-- PROVIDED DATA follows --

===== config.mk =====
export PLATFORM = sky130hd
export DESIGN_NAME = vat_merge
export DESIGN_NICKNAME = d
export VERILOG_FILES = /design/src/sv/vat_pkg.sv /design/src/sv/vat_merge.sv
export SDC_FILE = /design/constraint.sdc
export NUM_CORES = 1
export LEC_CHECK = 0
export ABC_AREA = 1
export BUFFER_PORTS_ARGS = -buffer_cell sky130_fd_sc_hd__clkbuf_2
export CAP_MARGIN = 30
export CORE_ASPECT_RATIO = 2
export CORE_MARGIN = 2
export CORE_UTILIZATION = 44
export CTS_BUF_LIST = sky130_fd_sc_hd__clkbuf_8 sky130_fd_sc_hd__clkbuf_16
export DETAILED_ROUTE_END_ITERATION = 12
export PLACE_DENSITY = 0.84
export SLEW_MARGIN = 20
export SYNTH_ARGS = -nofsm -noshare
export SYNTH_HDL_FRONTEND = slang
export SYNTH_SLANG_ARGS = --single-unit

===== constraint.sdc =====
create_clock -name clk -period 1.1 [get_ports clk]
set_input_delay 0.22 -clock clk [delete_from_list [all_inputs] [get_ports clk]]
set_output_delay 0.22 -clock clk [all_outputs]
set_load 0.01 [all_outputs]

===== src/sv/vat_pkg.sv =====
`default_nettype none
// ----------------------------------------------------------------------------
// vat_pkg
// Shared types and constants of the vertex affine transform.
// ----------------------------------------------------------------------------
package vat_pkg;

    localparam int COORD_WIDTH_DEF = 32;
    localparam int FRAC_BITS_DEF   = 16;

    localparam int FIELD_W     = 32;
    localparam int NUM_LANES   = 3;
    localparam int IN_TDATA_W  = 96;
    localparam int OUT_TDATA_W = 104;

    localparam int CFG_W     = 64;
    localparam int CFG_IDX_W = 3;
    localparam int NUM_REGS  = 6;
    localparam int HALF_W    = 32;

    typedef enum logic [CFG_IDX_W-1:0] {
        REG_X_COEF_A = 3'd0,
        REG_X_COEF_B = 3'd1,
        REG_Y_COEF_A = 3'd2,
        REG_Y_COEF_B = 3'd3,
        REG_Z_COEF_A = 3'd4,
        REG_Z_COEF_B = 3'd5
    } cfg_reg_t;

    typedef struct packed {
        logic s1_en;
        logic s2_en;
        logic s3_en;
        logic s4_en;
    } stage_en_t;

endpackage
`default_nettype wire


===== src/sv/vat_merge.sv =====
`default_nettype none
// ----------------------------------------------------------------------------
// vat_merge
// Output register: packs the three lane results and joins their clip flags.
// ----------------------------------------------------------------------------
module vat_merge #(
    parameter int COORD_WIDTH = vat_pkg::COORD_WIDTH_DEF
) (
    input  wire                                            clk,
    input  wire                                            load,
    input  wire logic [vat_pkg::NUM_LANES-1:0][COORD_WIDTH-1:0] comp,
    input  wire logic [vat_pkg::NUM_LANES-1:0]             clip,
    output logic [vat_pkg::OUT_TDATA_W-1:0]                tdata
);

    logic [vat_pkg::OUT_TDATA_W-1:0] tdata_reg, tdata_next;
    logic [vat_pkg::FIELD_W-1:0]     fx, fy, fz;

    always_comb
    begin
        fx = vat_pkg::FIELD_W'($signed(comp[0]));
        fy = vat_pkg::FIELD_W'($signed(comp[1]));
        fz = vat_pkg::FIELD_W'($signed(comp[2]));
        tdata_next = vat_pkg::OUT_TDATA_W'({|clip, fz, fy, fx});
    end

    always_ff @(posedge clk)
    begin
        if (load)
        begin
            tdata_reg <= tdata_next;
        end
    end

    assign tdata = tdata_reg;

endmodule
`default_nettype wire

-- PROVIDED DATA concluded --

_WORK ORDER_. In the entries above, find the line holding "export VERILOG_FILES = /design/src/sv/vat_pkg.sv" and the line holding "export CORE_UTILIZATION = 44"; print both of them and every line between, exactly, and nothing else.

_RESPONSE AREA_.
export VERILOG_FILES = /design/src/sv/vat_pkg.sv /design/src/sv/vat_merge.sv
export SDC_FILE = /design/constraint.sdc
export NUM_CORES = 1
export LEC_CHECK = 0
export ABC_AREA = 1
export BUFFER_PORTS_ARGS = -buffer_cell sky130_fd_sc_hd__clkbuf_2
export CAP_MARGIN = 30
export CORE_ASPECT_RATIO = 2
export CORE_MARGIN = 2
export CORE_UTILIZATION = 44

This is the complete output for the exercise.